After Iras had read Erian's Book, he discovered the secret that was threatening the known world from Nekrons 7th Black Book. During one of the final battles between heaven and hell; Thanor the Black Dragon had betrayed Nekron by telling the angels where the son of Kron was hidden from them. When Kron learned of Thanor's betrayal his rage cracked the Earth. Thanor was captured and tortured, but before being killed his eyes had been ripped out of his face. Iras and his companions finally understood. They remembered the stone dragon without eyes guarding Erians book inside the fortress of Har-Kuun, and realized it was indeed Thanor himself.

After the Angels had defeated Nekron they banished him from the world and they took Thanor's eyes and turned them into two precious stones, Aelin and Mornir. Later the Angels scattered the stones across the known world to symbolically spread courage and wisdom in Thanor's name. Despite his dark past, Thanor sacrificed his life, to help the Angels' secure victory. As Iras read on, he also learned that on the day of the seventh eclipse the mystic energies of the eclipse would awaken the seven winged demons of Har-Kuun, who would then open the gates of hell and unleash Nekron from his prison. But Erian's book also revealed, that if on the same day Thanor had gotten his eyes back, the scream of his soul would quake the Earth and that he would be able to rise again to stop Nekron's evil plans. Despite the remaining pages missing due to Tarish's betrayal, what they needed to know for sure had been revealed to them. The two precious stones, Thanor's eyes, had to be found.
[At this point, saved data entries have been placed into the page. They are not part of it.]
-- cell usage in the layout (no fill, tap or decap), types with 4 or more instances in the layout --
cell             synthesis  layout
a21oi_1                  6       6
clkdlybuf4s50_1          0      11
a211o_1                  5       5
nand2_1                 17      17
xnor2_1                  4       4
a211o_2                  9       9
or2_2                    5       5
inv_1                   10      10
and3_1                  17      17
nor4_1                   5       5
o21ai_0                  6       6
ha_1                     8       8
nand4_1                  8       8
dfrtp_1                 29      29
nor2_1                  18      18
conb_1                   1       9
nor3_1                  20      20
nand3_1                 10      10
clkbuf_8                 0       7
**/design/flow/design.v**
```verilog
module clk_divider  #(CLK_COUNT = 12500000)
( 
     input clk 
  ,  output logic sample_clk
) ; 
reg [24:0] clkcount ; 
initial clkcount = 0 ; 
initial sample_clk = 0 ; 
always@(posedge clk) begin
    if (clkcount == CLK_COUNT - 1 ) begin
      sample_clk <= ~sample_clk ; 
        clkcount <= '0 ; 
     end else begin
        clkcount = clkcount + 1'b1 ; 
     end
end
endmodule 
 module vga_sync 
 ( input clk
 , input reset
 , output logic hsync
 , output logic vsync
 , output logic display_on
 , output logic p_tick
 , output reg [9:0] x, y
    ) ; 
    localparam PIXELS_PER_ROW    = 640    ; 
    localparam PIXELS_PER_COLUMN = 480    ; 
    localparam A_CLKS            = 800    ; 
    localparam B_CLKS            = 96     ; 
    localparam C_CLKS            = 48     ; 
    localparam D_CLKS            = 640    ; 
    localparam E_CLKS            = 16     ; 
    localparam O_CLKS            = 416800 ; 
    localparam P_CLKS            = 1600   ; 
    localparam Q_CLKS            = 23200  ; 
    localparam R_CLKS            = 384000 ; 
    localparam S_CLKS            = 8000   ; 
    typedef enum logic  [2:0] {HIDLE,HWAIT,HSYNC}   HSYNC_t ; 
    typedef enum logic  [2:0] {VIDLE,VWAIT,VSYNC}   VSYNC_t ; 
    HSYNC_t      HSYNC_STATE ; 
    VSYNC_t      VSYNC_STATE ;
    logic [20:0] v_counter  ; 
    logic [20:0] h_counter  ;  
    logic        hsync_d    ;  
    logic        pix_d      ; 
    logic [20:0] c_cnt      ; 
    logic [20:0] d_cnt      ;
    logic [20:0] e_cnt      ; 
    logic        vga_clk    ; 
    logic [9:0]  y_c, x_c   ; 
    clk_divider #( .CLK_COUNT(2)) u_clk_divider  
            (       .clk            (clk    )
            ,       .sample_clk     (vga_clk)
            ) ;
    initial begin 
        v_counter = 0 ;
        h_counter = 0 ; 
        c_cnt     = 0 ; 
        d_cnt     = 0 ; 
        e_cnt     = 0 ; 
        y_c       = 0 ; 
        x_c       = 0 ; 
    end
    always @(posedge vga_clk) begin
        case (VSYNC_STATE)
            VIDLE: begin
                    VSYNC_STATE <= VWAIT;
                    v_counter <= 0; 
            end
            VWAIT: begin
                if (v_counter == P_CLKS - 1) begin  
                    vsync <= 1'b1;   
                    VSYNC_STATE <= VSYNC;
                    v_counter <= 0;
                end else
                    v_counter <= v_counter + 1;
            end
            VSYNC: begin
                if (v_counter == Q_CLKS + R_CLKS + S_CLKS - 1) begin   
                    VSYNC_STATE <= VWAIT;
                    vsync <= 1'b0;   
                    v_counter <= 0;
                end else
                    v_counter <= v_counter + 1;
            end
          default : 
                     VSYNC_STATE <= VIDLE ; 
        endcase
    end
    always @(posedge vga_clk or posedge reset) begin
        if (reset) begin
            HSYNC_STATE <= HIDLE;
            hsync <= 0;
            h_counter <= 0;
            x_c <= 0;
        end else if (vsync) begin
            case (HSYNC_STATE)
                HIDLE: begin
                    HSYNC_STATE <= HWAIT;
                    h_counter <= 0;
                end
                HWAIT: begin
                    if (h_counter == B_CLKS - 1) begin
                        HSYNC_STATE <= HSYNC;
                        hsync <= 1;
                        h_counter <= 0;
                        y_c <= y_c + 1;
                    end else begin
                        h_counter <= h_counter + 1;
                    end
                end
                HSYNC: begin
                    if (h_counter == C_CLKS + D_CLKS + E_CLKS - 1) begin
                        HSYNC_STATE <= HWAIT;
                        hsync <= 0;
                        h_counter <= 0;
                        x_c <= 0;
                    end else begin
                        h_counter <= h_counter + 1;
                        x_c <= x_c + 1;
                    end
                end
                default: begin
                    HSYNC_STATE <= HIDLE;
                end
            endcase
        end else begin
            hsync <= 0;
            x_c <= 0;
            y_c <= 0;
        end
    end
    always @(posedge vga_clk) begin
        if (vsync) begin
        if ( (y_c >= 10) && (x_c >= 56))  begin
            y <= y_c - 20 ; 
            x <= x_c - 60 ; 
        end   
        end     
        else begin
            x <= '0 ; 
            y <= '0 ; 
        end
    end
    assign display_on = (x_c >= 56 && x_c < 56 + D_CLKS) && 
                        (y_c >= 10 && y_c < 10 + R_CLKS);
    assign p_tick = vga_clk ;
endmodule 
```
===== design/flow/config.mk =====
export PLATFORM = sky130hd
export DESIGN_NAME = piscaleds
export DESIGN_NICKNAME = piscaleds
export VERILOG_FILES = /design/flow/design.v
export SDC_FILE = /design/flow/constraint.sdc
export NUM_CORES = 4
export LEC_CHECK = 1
export CORE_UTILIZATION = 30

===== design/flow/constraint.sdc =====
current_design piscaleds

set clk_period 11.5
set clk_io_pct 0.2

create_clock -name clk0 -period $clk_period [get_ports {CLOCK_50}]

set non_clock_inputs [all_inputs -no_clocks]
set_input_delay [expr $clk_period * $clk_io_pct] -clock clk0 $non_clock_inputs
set_output_delay [expr $clk_period * $clk_io_pct] -clock clk0 [all_outputs]

===== design/flow/design.v =====
module piscaleds(
		input CLOCK_50,
		input [3:0] KEY,  
		output [7:0]LEDG  
	);
	reg [25:0] contador = 0;
	reg [7:0] l = 0;
	reg [3:0] cont = 1;
	assign LEDG = l;
	always @(posedge CLOCK_50) begin
		contador = contador + cont;
		if(contador == 50000000) begin
			contador = 0;
			l = ~l;
		end
		if(KEY == 14) begin
			contador = 0;
			cont = 1;
		end
		if(KEY == 13) begin
			contador = 0;
			cont = 2;
		end
		if(KEY == 11) begin
			contador = 0;
			cont = 4;
		end
		if(KEY == 7) begin
			contador = 0;
			cont = 8;
		end
	end
endmodule 

===== design/flow/run.sh =====
#!/bin/bash
# OpenROAD 26Q1-2900-gdf79404cd8, Yosys 0.63+post, stock flow scripts
make -C /OpenROAD-flow-scripts/flow DESIGN_CONFIG=/design/flow/config.mk WORK_HOME=/design/flow/orfs finish

==> impl_metrics.tcl <==
# implementation run metrics
set metrics [dict create \
    drt-total-wl_um 3540 \
    wl_met2_um 1490 \
    chipArea_um2 7080 \
    cts_resized 0 \
    setup_tns_ps 0 \
    ys_sh_mux 0 \
    startpoint_type "input port" \
    total_leakage_power_nw 0.803 \
    clk_path_buf_depth 2 \
    cp_cell_sequence "clkdlybuf4s50_1, maj3_1, nand3_1, o21ai_1, buf_4, nor3_1" \
    core_area_um2 6420 \
    fill_cells 634 \
    log.warning_count 25 \
    syn_inst 225 \
    adder_share 0.0395 \
    logic_family "simple AND/OR/NAND/NOR gates" \
    dp_hpwl_um 2420 \
    highest_layer "met4" \
    grt_pass1_wl_um 6230 \
    ys_cells 225 \
    layout_top_cell "dfxtp_1" \
    avgSynthCellArea_um2 9.00 \
    netlist_area_um2 2030 \
    die_y_um 84.2 \
    area_leaders "dfxtp_1, edfxtp_1, xor2_1" \
    antenna_found_initial 0 \
    hp-start "cont[2]" \
    synth.cellmix.compoundShare 0.111 \
    io_pins 13 \
    fp_util 0.315 \
    vdd_ir_drop_max_mv 0.0703 \
    drt-met1-wl_um 1910 \
    drtIter0Drc 77 \
    hold_depth 2 \
    clk_pin_slew_ps 70 \
    vias_per_cell 4.87 \
    clockPowerShare 0.363 \
    grt_usage 0.109 \
    rows 29 \
    simple_gate_area_frac 0.261 \
    numSynthFlops 38 \
    hold_path_class "reg2reg" \
    top_cell_area_share 0.296 \
    postRouteAntennaNets 0 \
    mostFrequentLayoutCells "dfxtp_1, nor2_1, nand3_1" \
    firstDrtPassIters 4 \
    p_sw_uw 100 \
    gp_congestion 0.790 \
    layout-drive-gt1-share 0.0726 \
    criticalPathCategory "in2reg" \
    drc_errors 0 \
    finalSetupViolCount 0 \
    area_growth_pct 14.3 \
    max-cap-violations 0 \
    dieWidth_um 84.2 \
    synth_cell_type_count 46 \
    p_total_uw 364 \
    reg2reg_depth 10 \
    period_used_share 0.319 \
    crit_path_end_kind "flip-flop" \
    arrival_ps 3880 \
    grt_pass1_vias 1377 \
    portBuffers 12 \
    post_cts_buffers 0 \
    tightest_slew_ps 604 \
    cts_hold_buf 0 \
    power.density_nw_per_um2 157 \
    cts_tree "done" \
    cts_sinks 38 \
    combinationalPowerShare 0.207 \
    rsz0062_at_grt "no" \
    max_stage_delay_ps 560 \
    top_area_cell "dfxtp_1" \
    wl_met3_um 109 \
    p_seq_frac 0.430 \
    post_drt_wl_per_cell_um 11.4 \
    cts_buffers 5 \
    cp_max_fo 26 \
    htreeDepth 2 \
    antenna_cells 0 \
    cts_root_buffer "clkbuf_8" \
    max_freq_mhz 273 \
    yosysWarnings 1 \
    finalClockSkew_ps 5.10 \
    slew_viol_final 0 \
    hold_viol 0 \
    period_needed_ps 3660 \
    slowest_stage "clkdlybuf4s50_1" \
    yosys-stat-area_um2 2030 \
    grt_max_degree 27 \
    crit_required_ps 11710 \
    insertion_delay_ps 290 \
    vias 1516 \
    synth_seq_share 0.415 \
    relSlewSlack 0.596 \
    internal_power_uw 264 \
    hold-path-endpoint "cont[2]" \
    grt_overflow 0 \
    synthXorXnorAreaFrac 0.108 \
    r2r_setup_slack_ps 8000 \
    crit-reg2reg-capture "l[0]" \
    timing.rr.start "cont[0]" \
    swShare 0.275 \
    outcome "finished clean" \
]
-- power groups by stage --
stage	Combinational, mW	Clock, mW	Sequential [mW]
6_report	0.0756	0.132	0.157
5_1_grt	0.0855	0.142	0.159
4_1_cts	0.0761	0.135	0.157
After learning of these events, the Wizards of the White Dragons Order decreed that Iras along with his friends who braved the dangers of Har-Kuun had to travel to the borders of the known world to find the two stones. As the seventh eclipse approached, war was sounding on the horizon. The seven winged demons had been awakened and Nekron was released. Iras and his friends had been able to find the 2 stones and returned to Har-Kuun to place them in the empty spaces on Thanor's statue. Thanor had awakened, and rose from the abyss where Nekron had tortured him. After an epic battle, Thanor returned victorious from destroying the seven winged demons and Nekron, and returned to stone.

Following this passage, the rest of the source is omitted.